Segunda objeción: ¿Acaso no es lo establecido?

“Nuestros choferes de distribución a la hora de la entrega firman un certificado de conformidad del buen estado del producto, firmado por el carrero y entregado al casillero. Y a forma de preocupación, más que de justificación, la mayoría de las casillas no cuentan con refrigeración (…) así como la higiene del lugar que casi nunca es la mejor. Tercera objeción: ¿Todas las casillas están igual de sucias?

“(…) en el período de ocurrencia de la queja, la Empresa no contaba con preparado de picadillo que lleva por norma la fórmula para la elaboración del producto, lo cual se decidió sustituir por ajo, cebolla y sal provocando cambios en sus características organolépticas (olor, color y sabor)”.

Cuarta objeción: Si cambió el producto en sus tres elementos básicos cómo se enteran los clientes de esa información.

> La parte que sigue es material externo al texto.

--- config.mk ---
export PLATFORM = sky130hd
export DESIGN_NAME = div_tc_32_16
export DESIGN_NICKNAME = d
export VERILOG_FILES = /design/src/rtl/div_tc_32_16.sv
export SDC_FILE = /design/constraint.sdc
export NUM_CORES = 1
export LEC_CHECK = 0
export CELL_PAD_IN_SITES_DETAIL_PLACEMENT = 1
export CELL_PAD_IN_SITES_GLOBAL_PLACEMENT = 1
export CORE_UTILIZATION = 46
export DETAILED_ROUTE_END_ITERATION = 12
export GPL_TIMING_DRIVEN = 0
export PLACE_DENSITY_LB_ADDON = 0.15
export SYNTH_ARGS = -nofsm -noshare
export SYNTH_HDL_FRONTEND = slang
export SYNTH_SLANG_ARGS = --single-unit
--- constraint.sdc ---
create_clock -name clk -period 13.4 [get_ports clk]
set_input_delay 3.35 -clock clk [delete_from_list [all_inputs] [get_ports clk]]
set_output_delay 3.35 -clock clk [all_outputs]
set_load 0.01 [all_outputs]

Y concluye la misiva: “Se certifica técnicamente que la Mortadella Novel es un producto de masa fina por lo tanto es casi imposible ver restos de carnes y pellejo, solo las incrustaciones de grasa, los ingredientes utilizados en la misma son harina de trigo, carne de res, carne de cerdo, grasa y condimento”.

Quinta objeción: ¿Se comprobó in situ el producto que María Elena manifestó guardar en su casa como prueba de la veracidad de su reclamo?

Razonamientos elementales indican que, a pesar de las objeciones hechas al final de cada párrafo, el directivo exime a la Empresa Cárnica de toda responsabilidad. Última objeción: ¿Quién entonces deberá dar respuesta a los clientes afectados en la ocasión descrita por la remitente hace siete meses?